Interpretable by Design: Learning Predictors by Composing Interpretable Queries
This addresses the need for interpretable AI in risk-sensitive domains like healthcare, though it is incremental as it builds on prior work with a novel method for query selection.
The paper tackles the problem of opaque decision-making in machine learning by proposing a model that bases predictions on user-defined, interpretable binary queries, minimizing the expected number of queries needed for accurate prediction. Experiments on vision and NLP tasks show the approach's efficacy and superiority over post-hoc explanations.
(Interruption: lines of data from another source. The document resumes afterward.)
### src/sv/pid_pkg.sv
// Shared widths, register indexes and controller states of the PID block.
package pid_pkg;

    // Field and state widths
    localparam int ERR_W      = 32;
    localparam int GAIN_W     = 32;
    localparam int DT_W       = 24;
    localparam int INTEG_W    = 48;
    localparam int DIFF_W     = ERR_W + 1;
    localparam int MAG_W      = 32;
    localparam int CFG_IDX_W  = 3;
    localparam int CFG_DATA_W = 32;

    // Product widths of the serial multipliers
    localparam int PROD_P_W   = GAIN_W + MAG_W;
    localparam int PROD_INC_W = MAG_W + DT_W;
    localparam int PROD_I_W   = GAIN_W + INTEG_W;
    localparam int PROD_D_W   = GAIN_W + MAG_W;

    // Rounding shifts back to the target formats
    localparam int P_SHIFT    = 16;
    localparam int INC_SHIFT  = 8;
    localparam int I_SHIFT    = 48;

    // Term widths
    localparam int PM_W       = PROD_P_W - P_SHIFT;
    localparam int IM_W       = PROD_I_W - I_SHIFT;
    localparam int DQ_W       = 49;
    localparam int SUM_W      = 51;

    // Reset values of the output limits
    localparam logic [CFG_DATA_W-1:0] LO_RESET = 32'h8000_0000;
    localparam logic [CFG_DATA_W-1:0] HI_RESET = 32'h7FFF_FFFF;

    typedef enum logic [CFG_IDX_W-1:0] {
        CFG_KP = 3'd0,
        CFG_KI = 3'd1,
        CFG_KD = 3'd2,
        CFG_LO = 3'd3,
        CFG_HI = 3'd4
    } t_cfg_idx;

    typedef enum logic [3:0] {
        ST_IDLE,
        ST_LOAD,
        ST_MUL1,
        ST_ROUND,
        ST_INTEG,
        ST_LOAD2,
        ST_MUL2,
        ST_TERMS,
        ST_SUM,
        ST_CLAMP
    } t_state;

endpackage

### src/sv/pid_ifs.sv
// Valid/ready channel interfaces for the PID input items and results.
interface pid_in_if;
    import pid_pkg::*;
    logic                    valid;
    logic                    ready;
    logic signed [ERR_W-1:0] error_value;
    logic [DT_W-1:0]         time_step;

    modport source (output valid, output error_value, output time_step, input ready);
    modport sink   (input valid, input error_value, input time_step, output ready);
endinterface

interface pid_out_if;
    import pid_pkg::*;
    logic                    valid;
    logic                    ready;
    logic signed [ERR_W-1:0] drive_value;
    logic                    clamped;

    modport source (output valid, output drive_value, output clamped, input ready);
    modport sink   (input valid, input drive_value, input clamped, output ready);
endinterface

### src/sv/pid_smul.sv
// Bit-serial unsigned shift-add multiplier, one multiplier bit per cycle.
module pid_smul #(
    parameter int A_W = 32,
    parameter int B_W = 32
) (
    input  logic               i_clk,
    input  logic               i_rst_n,
    input  logic               i_start,
    input  logic [A_W-1:0]     i_a,
    input  logic [B_W-1:0]     i_b,
    output logic               o_busy,
    output logic [A_W+B_W-1:0] o_prod
);
    localparam int CNT_W = $clog2(B_W + 1);

    logic [A_W-1:0]     r_a;
    logic [A_W+B_W-1:0] r_acc;
    logic [CNT_W-1:0]   r_cnt;
    logic               r_busy;
    logic [A_W:0]       w_sum;
    logic [A_W+B_W-1:0] n_acc;

    // Add the multiplicand when the current multiplier bit is set, then shift right
    always_comb begin
        w_sum = {1'b0, r_acc[A_W+B_W-1:B_W]} + (r_acc[0] ? {1'b0, r_a} : {(A_W+1){1'b0}});
        n_acc = {w_sum, r_acc[B_W-1:1]};
    end

    // Sequence the B_W steps
    always_ff @(posedge i_clk) begin
        if (!i_rst_n) begin
            r_busy <= 1'b0;
            r_cnt  <= '0;
        end else if (i_start) begin
            r_busy <= 1'b1;
            r_cnt  <= CNT_W'(B_W);
        end else if (r_busy) begin
            r_cnt <= r_cnt - CNT_W'(1);
            if (r_cnt == CNT_W'(1)) begin
                r_busy <= 1'b0;
            end
        end
    end

    // Load operands and advance the accumulator
    always_ff @(posedge i_clk) begin
        if (i_start) begin
            r_a   <= i_a;
            r_acc <= {{A_W{1'b0}}, i_b};
        end else if (r_busy) begin
            r_acc <= n_acc;
        end
    end

    assign o_busy = r_busy;
    assign o_prod = r_acc;

endmodule

### src/sv/pid_sdiv.sv
// Bit-serial restoring divider for the derivative term, rounded, with saturation.
module pid_sdiv (
    input  logic                         i_clk,
    input  logic                         i_rst_n,
    input  logic                         i_start,
    input  logic [pid_pkg::PROD_D_W-1:0] i_num,
    input  logic [pid_pkg::DT_W-1:0]     i_den,
    output logic                         o_busy,
    output logic [pid_pkg::DQ_W-1:0]     o_quot
);
    import pid_pkg::*;

    // Dividend is num * 2^9; quotient bits below 2^49 are developed serially
    localparam int STEPS  = DQ_W;
    localparam int HI_LSB = PROD_D_W - DT_W;
    localparam int PAD    = STEPS - HI_LSB;
    localparam int CNT_W  = $clog2(STEPS + 1);

    logic [DT_W-1:0]  r_rem;
    logic [DT_W-1:0]  r_den;
    logic [STEPS-1:0] r_shf;
    logic             r_sat;
    logic [CNT_W-1:0] r_cnt;
    logic             r_busy;

    logic [DT_W:0]    w_trial;
    logic [DT_W:0]    w_diff;
    logic             w_ge;
    logic [DT_W-1:0]  n_rem;
    logic [STEPS:0]   w_round;

    // One trial subtraction per cycle
    always_comb begin
        w_trial = {r_rem, r_shf[STEPS-1]};
        w_ge    = (w_trial >= {1'b0, r_den});
        w_diff  = w_trial - {1'b0, r_den};
        n_rem   = w_ge ? w_diff[DT_W-1:0] : w_trial[DT_W-1:0];
        w_round = {1'b0, r_shf} + (STEPS+1)'(1);
    end

    // Sequence the quotient steps
    always_ff @(posedge i_clk) begin
        if (!i_rst_n) begin
            r_busy <= 1'b0;
            r_cnt  <= '0;
        end else if (i_start) begin
            r_busy <= 1'b1;
            r_cnt  <= CNT_W'(STEPS);
        end else if (r_busy) begin
            r_cnt <= r_cnt - CNT_W'(1);
            if (r_cnt == CNT_W'(1)) begin
                r_busy <= 1'b0;
            end
        end
    end

    // Load the dividend high part as the first remainder; shift quotient bits in
    always_ff @(posedge i_clk) begin
        if (i_start) begin
            r_rem <= i_num[PROD_D_W-1:HI_LSB];
            r_shf <= {i_num[HI_LSB-1:0], {PAD{1'b0}}};
            r_den <= i_den;
            r_sat <= (i_num[PROD_D_W-1:HI_LSB] >= i_den);
        end else if (r_busy) begin
            r_rem <= n_rem;
            r_shf <= {r_shf[STEPS-2:0], w_ge};
        end
    end

    // Round half up on the extra quotient bit; hold at 2^48 on overflow
    assign o_quot = r_sat ? {1'b1, {(DQ_W-1){1'b0}}} : w_round[STEPS:1];
    assign o_busy = r_busy;

endmodule

### src/sv/pid_controller_with_clamp.sv
// Parallel-form PID step with saturating integral and clamped output, top level.
// Each transfer on i_item brings a Q16.16 error and a Q0.24 time step; one
// result per item leaves on o_result as a Q16.16 drive value with a clamp
// flag. Items are handled one at a time: the next item is accepted only after
// the current result is loaded into the output register. The time per item is
// set by the bit-serial multiply for the P, increment and D products, followed
// by the bit-serial multiply of the integral gain by the updated integral (the
// 49-step derivative division runs beside it), plus the sequencing states.
// A finished result waits in the output register, and the next item is taken
// while it waits; a second result stalls until the first one is transferred.
// The user must write gains and limits through the i_cfg port while the block
// is idle; the block itself does not enforce this.
module pid_controller_with_clamp (
    input  logic                           i_clk,
    input  logic                           i_rst_n,
    input  logic                           i_cfg_we,
    input  logic [pid_pkg::CFG_IDX_W-1:0]  i_cfg_index,
    input  logic [pid_pkg::CFG_DATA_W-1:0] i_cfg_data,
    pid_in_if.sink                         i_item,
    pid_out_if.source                      o_result
);
    import pid_pkg::*;

    // Configuration and persistent state
    logic [GAIN_W-1:0]     r_kp, r_ki, r_kd;
    logic [CFG_DATA_W-1:0] r_lo, r_hi;
    logic [INTEG_W-1:0]    r_integ;
    logic [ERR_W-1:0]      r_prev;

    // Per-item working registers
    logic [ERR_W-1:0]      r_err;
    logic [DT_W-1:0]       r_dt;
    logic [DIFF_W-1:0]     r_diff;
    logic                  r_p_neg, r_inc_neg, r_d_neg, r_i_neg, r_dt_zero;
    logic [PM_W-1:0]       r_p_mag, r_p;
    logic [INTEG_W-1:0]    r_inc_mag;
    logic [IM_W-1:0]       r_i_mag;
    logic [SUM_W-1:0]      r_pd, r_sum;
    logic [ERR_W-1:0]      r_drive;
    logic                  r_clamped;
    logic                  r_out_valid;

    t_state r_state, n_state;

    // Controller outputs
    logic w_ready, w_start1, w_start_div, w_start_i, w_out_load;
    logic w_in_acc, w_out_acc;

    // Unit connections
    logic [MAG_W-1:0]      w_err_mag, w_kp_mag, w_kd_mag, w_ki_mag, w_diff_mag;
    logic [INTEG_W-1:0]    w_integ_mag;
    logic [PROD_P_W-1:0]   w_prod_p;
    logic [PROD_INC_W-1:0] w_prod_inc;
    logic [PROD_I_W-1:0]   w_prod_i;
    logic [PROD_D_W-1:0]   w_prod_d;
    logic [DQ_W-1:0]       w_quot;
    logic                  w_busy_p, w_busy_inc, w_busy_i, w_busy_d, w_busy_div;

    // Datapath intermediates
    logic [INTEG_W+1:0]    w_inc_x, w_integ_s;
    logic [INTEG_W-1:0]    n_integ;
    logic [PM_W-1:0]       n_p;
    logic [DQ_W-1:0]       w_d_mag;
    logic [SUM_W-1:0]      w_p_ext, w_d_x, w_i_x, w_lo_ext, w_hi_ext;
    logic                  w_below, w_above;

    assign w_in_acc  = i_item.valid && w_ready;
    assign w_out_acc = r_out_valid && o_result.ready;

    // Next state
    always_comb begin
        n_state = r_state;
        case (r_state)
            ST_IDLE:  if (i_item.valid) n_state = ST_LOAD;
            ST_LOAD:  n_state = ST_MUL1;
            ST_MUL1:  if (!w_busy_p && !w_busy_inc && !w_busy_d) n_state = ST_ROUND;
            ST_ROUND: n_state = ST_INTEG;
            ST_INTEG: n_state = ST_LOAD2;
            ST_LOAD2: n_state = ST_MUL2;
            ST_MUL2:  if (!w_busy_i && !w_busy_div) n_state = ST_TERMS;
            ST_TERMS: n_state = ST_SUM;
            ST_SUM:   n_state = ST_CLAMP;
            ST_CLAMP: if (!r_out_valid) n_state = ST_IDLE;
            default:  n_state = ST_IDLE;
        endcase
    end

    // Controller outputs
    always_comb begin
        w_ready     = 1'b0;
        w_start1    = 1'b0;
        w_start_div = 1'b0;
        w_start_i   = 1'b0;
        w_out_load  = 1'b0;
        case (r_state)
            ST_IDLE:  w_ready     = 1'b1;
            ST_LOAD:  w_start1    = 1'b1;
            ST_ROUND: w_start_div = 1'b1;
            ST_LOAD2: w_start_i   = 1'b1;
            ST_CLAMP: w_out_load  = !r_out_valid;
            default: begin
            end
        endcase
    end

    always_ff @(posedge i_clk) begin
        if (!i_rst_n) begin
            r_state <= ST_IDLE;
        end else begin
            r_state <= n_state;
        end
    end

    // Operand magnitudes
    always_comb begin
        w_err_mag   = r_err[ERR_W-1] ? (~r_err + 1'b1) : r_err;
        w_kp_mag    = r_kp[GAIN_W-1] ? (~r_kp + 1'b1) : r_kp;
        w_kd_mag    = r_kd[GAIN_W-1] ? (~r_kd + 1'b1) : r_kd;
        w_ki_mag    = r_ki[GAIN_W-1] ? (~r_ki + 1'b1) : r_ki;
        w_diff_mag  = r_diff[DIFF_W-1] ? MAG_W'(~r_diff + 1'b1) : r_diff[MAG_W-1:0];
        w_integ_mag = r_integ[INTEG_W-1] ? (~r_integ + 1'b1) : r_integ;
    end

    pid_smul #(.A_W(GAIN_W), .B_W(MAG_W)) u_mul_p (
        .i_clk(i_clk), .i_rst_n(i_rst_n), .i_start(w_start1),
        .i_a(w_kp_mag), .i_b(w_err_mag), .o_busy(w_busy_p), .o_prod(w_prod_p)
    );

    pid_smul #(.A_W(MAG_W), .B_W(DT_W)) u_mul_inc (
        .i_clk(i_clk), .i_rst_n(i_rst_n), .i_start(w_start1),
        .i_a(w_err_mag), .i_b(r_dt), .o_busy(w_busy_inc), .o_prod(w_prod_inc)
    );

    pid_smul #(.A_W(GAIN_W), .B_W(MAG_W)) u_mul_d (
        .i_clk(i_clk), .i_rst_n(i_rst_n), .i_start(w_start1),
        .i_a(w_kd_mag), .i_b(w_diff_mag), .o_busy(w_busy_d), .o_prod(w_prod_d)
    );

    pid_smul #(.A_W(GAIN_W), .B_W(INTEG_W)) u_mul_i (
        .i_clk(i_clk), .i_rst_n(i_rst_n), .i_start(w_start_i),
        .i_a(w_ki_mag), .i_b(w_integ_mag), .o_busy(w_busy_i), .o_prod(w_prod_i)
    );

    pid_sdiv u_div (
        .i_clk(i_clk), .i_rst_n(i_rst_n), .i_start(w_start_div),
        .i_num(w_prod_d), .i_den(r_dt), .o_busy(w_busy_div), .o_quot(w_quot)
    );

    // Integral update with saturation at the accumulator range
    always_comb begin
        w_inc_x   = {2'b00, r_inc_mag} ^ {(INTEG_W+2){r_inc_neg}};
        w_integ_s = {{2{r_integ[INTEG_W-1]}}, r_integ} + w_inc_x + (INTEG_W+2)'(r_inc_neg);
        if (w_integ_s[INTEG_W+1:INTEG_W-1] == 3'b000 ||
            w_integ_s[INTEG_W+1:INTEG_W-1] == 3'b111) begin
            n_integ = w_integ_s[INTEG_W-1:0];
        end else if (w_integ_s[INTEG_W+1]) begin
            n_integ = {1'b1, {(INTEG_W-1){1'b0}}};
        end else begin
            n_integ = {1'b0, {(INTEG_W-1){1'b1}}};
        end
        n_p = r_p_neg ? (~r_p_mag + 1'b1) : r_p_mag;
    end

    // Term combination and clamp compares
    always_comb begin
        w_d_mag  = r_dt_zero ? '0 : w_quot;
        w_p_ext  = {{(SUM_W-PM_W){r_p[PM_W-1]}}, r_p};
        w_d_x    = {{(SUM_W-DQ_W){1'b0}}, w_d_mag} ^ {SUM_W{r_d_neg}};
        w_i_x    = {{(SUM_W-IM_W){1'b0}}, r_i_mag} ^ {SUM_W{r_i_neg}};
        w_lo_ext = {{(SUM_W-CFG_DATA_W){r_lo[CFG_DATA_W-1]}}, r_lo};
        w_hi_ext = {{(SUM_W-CFG_DATA_W){r_hi[CFG_DATA_W-1]}}, r_hi};
        w_below  = ($signed(r_sum) < $signed(w_lo_ext));
        w_above  = ($signed(r_sum) > $signed(w_hi_ext));
    end

    // Configuration registers and persistent state
    always_ff @(posedge i_clk) begin
        if (!i_rst_n) begin
            r_kp    <= '0;
            r_ki    <= '0;
            r_kd    <= '0;
            r_lo    <= LO_RESET;
            r_hi    <= HI_RESET;
            r_integ <= '0;
            r_prev  <= '0;
        end else begin
            if (i_cfg_we) begin
                case (t_cfg_idx'(i_cfg_index))
                    CFG_KP:  r_kp <= i_cfg_data;
                    CFG_KI:  r_ki <= i_cfg_data;
                    CFG_KD:  r_kd <= i_cfg_data;
                    CFG_LO:  r_lo <= i_cfg_data;
                    CFG_HI:  r_hi <= i_cfg_data;
                    default: begin
                    end
                endcase
            end
            if (w_in_acc) begin
                r_prev <= i_item.error_value;
            end
            if (r_state == ST_INTEG) begin
                r_integ <= n_integ;
            end
        end
    end

    // Per-item datapath registers
    always_ff @(posedge i_clk) begin
        if (w_in_acc) begin
            r_err     <= i_item.error_value;
            r_dt      <= i_item.time_step;
            r_dt_zero <= (i_item.time_step == '0);
            r_diff    <= {i_item.error_value[ERR_W-1], i_item.error_value}
                         - {r_prev[ERR_W-1], r_prev};
        end
        if (w_start1) begin
            r_p_neg   <= r_kp[GAIN_W-1] ^ r_err[ERR_W-1];
            r_inc_neg <= r_err[ERR_W-1];
            r_d_neg   <= r_kd[GAIN_W-1] ^ r_diff[DIFF_W-1];
        end
        if (r_state == ST_ROUND) begin
            r_p_mag   <= w_prod_p[PROD_P_W-1:P_SHIFT] + PM_W'(w_prod_p[P_SHIFT-1]);
            r_inc_mag <= w_prod_inc[PROD_INC_W-1:INC_SHIFT]
                         + INTEG_W'(w_prod_inc[INC_SHIFT-1]);
        end
        if (r_state == ST_INTEG) begin
            r_p <= n_p;
        end
        if (w_start_i) begin
            r_i_neg <= r_ki[GAIN_W-1] ^ r_integ[INTEG_W-1];
        end
        if (r_state == ST_TERMS) begin
            r_i_mag <= w_prod_i[PROD_I_W-1:I_SHIFT] + IM_W'(w_prod_i[I_SHIFT-1]);
            r_pd    <= w_p_ext + w_d_x + SUM_W'(r_d_neg);
        end
        if (r_state == ST_SUM) begin
            r_sum <= r_pd + w_i_x + SUM_W'(r_i_neg);
        end
        if (w_out_load) begin
            if (w_below) begin
                r_drive   <= r_lo;
                r_clamped <= 1'b1;
            end else if (w_above) begin
                r_drive   <= r_hi;
                r_clamped <= 1'b1;
            end else begin
                r_drive   <= r_sum[ERR_W-1:0];
                r_clamped <= 1'b0;
            end
        end
    end

    // Hold the result until its transfer completes
    always_ff @(posedge i_clk) begin
        if (!i_rst_n) begin
            r_out_valid <= 1'b0;
        end else if (w_out_load) begin
            r_out_valid <= 1'b1;
        end else if (w_out_acc) begin
            r_out_valid <= 1'b0;
        end
    end

    assign i_item.ready         = w_ready;
    assign o_result.valid       = r_out_valid;
    assign o_result.drive_value = r_drive;
    assign o_result.clamped     = r_clamped;

endmodule

### src/flat_wrapper.sv
// flat-port wrapper written by rule: the top's interface ports become plain ports
module pid_controller_with_clamp_flat import pid_pkg::*;
  (i_clk, i_rst_n, i_cfg_we, i_cfg_index, i_cfg_data, i_item_valid, i_item_error_value, i_item_time_step, i_item_ready, o_result_valid, o_result_drive_value, o_result_clamped, o_result_ready);
  pid_in_if i_item_i ();
  pid_out_if o_result_i ();
  input  logic i_clk;
  input  logic i_rst_n;
  input  logic i_cfg_we;
  input  logic [pid_pkg::CFG_IDX_W-1:0] i_cfg_index;
  input  logic [pid_pkg::CFG_DATA_W-1:0] i_cfg_data;
  input wire logic [$bits(i_item_i.valid)-1:0] i_item_valid;
  input wire logic [$bits(i_item_i.error_value)-1:0] i_item_error_value;
  input wire logic [$bits(i_item_i.time_step)-1:0] i_item_time_step;
  output wire logic [$bits(i_item_i.ready)-1:0] i_item_ready;
  output wire logic [$bits(o_result_i.valid)-1:0] o_result_valid;
  output wire logic [$bits(o_result_i.drive_value)-1:0] o_result_drive_value;
  output wire logic [$bits(o_result_i.clamped)-1:0] o_result_clamped;
  input wire logic [$bits(o_result_i.ready)-1:0] o_result_ready;
  assign i_item_i.valid = i_item_valid;
  assign i_item_i.error_value = i_item_error_value;
  assign i_item_i.time_step = i_item_time_step;
  assign i_item_ready = i_item_i.ready;
  assign o_result_valid = o_result_i.valid;
  assign o_result_drive_value = o_result_i.drive_value;
  assign o_result_clamped = o_result_i.clamped;
  assign o_result_i.ready = o_result_ready;
  pid_controller_with_clamp u_core (.i_clk(i_clk), .i_rst_n(i_rst_n), .i_cfg_we(i_cfg_we), .i_cfg_index(i_cfg_index), .i_cfg_data(i_cfg_data), .i_item(i_item_i), .o_result(o_result_i));
endmodule
### config.mk
export PLATFORM = sky130hd
export DESIGN_NAME = pid_controller_with_clamp_flat
export DESIGN_NICKNAME = d
export VERILOG_FILES = /design/src/sv/pid_pkg.sv /design/src/sv/pid_ifs.sv /design/src/sv/pid_smul.sv /design/src/sv/pid_sdiv.sv /design/src/sv/pid_controller_with_clamp.sv /design/src/flat_wrapper.sv
export SDC_FILE = /design/constraint.sdc
export NUM_CORES = 2
export LEC_CHECK = 0
export ABC_CLOCK_PERIOD_IN_PS = 11100
export BUFFER_PORTS_ARGS = -buffer_cell sky130_fd_sc_hd__buf_2
export CAP_MARGIN = 20
export CORE_ASPECT_RATIO = 0.8
export CORE_MARGIN = 8
export CORE_UTILIZATION = 58
export DETAILED_ROUTE_END_ITERATION = 10
export PLACE_DENSITY = 0.74
export SETUP_SLACK_MARGIN = 0.2
export SLEW_MARGIN = 20
export SYNTH_ARGS = -nofsm -noshare
export SYNTH_HDL_FRONTEND = slang
export SYNTH_HIERARCHICAL = 1
export SYNTH_SLANG_ARGS = --single-unit
### constraint.sdc
create_clock -name i_clk -period 11.1 [get_ports i_clk]
set_input_delay 0.555 -clock i_clk [delete_from_list [all_inputs] [get_ports i_clk]]
set_output_delay 0.555 -clock i_clk [all_outputs]
set_load 0.01 [all_outputs]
There is a growing concern about typically opaque decision-making with high-performance machine learning algorithms. Providing an explanation of the reasoning process in domain-specific terms can be crucial for adoption in risk-sensitive domains such as healthcare. We argue that machine learning algorithms should be interpretable by design and that the language in which these interpretations are expressed should be domain- and task-dependent. Consequently, we base our model's prediction on a family of user-defined and task-specific binary functions of the data, each having a clear interpretation to the end-user. We then minimize the expected number of queries needed for accurate prediction on any given input. As the solution is generally intractable, following prior work, we choose the queries sequentially based on information gain. However, in contrast to previous work, we need not assume the queries are conditionally independent. Instead, we leverage a stochastic generative model (VAE) and an MCMC algorithm (Unadjusted Langevin) to select the most informative query about the input based on previous query-answers. This enables the online determination of a query chain of whatever depth is required to resolve prediction ambiguities. Finally, experiments on vision and NLP tasks demonstrate the efficacy of our approach and its superiority over post-hoc explanations.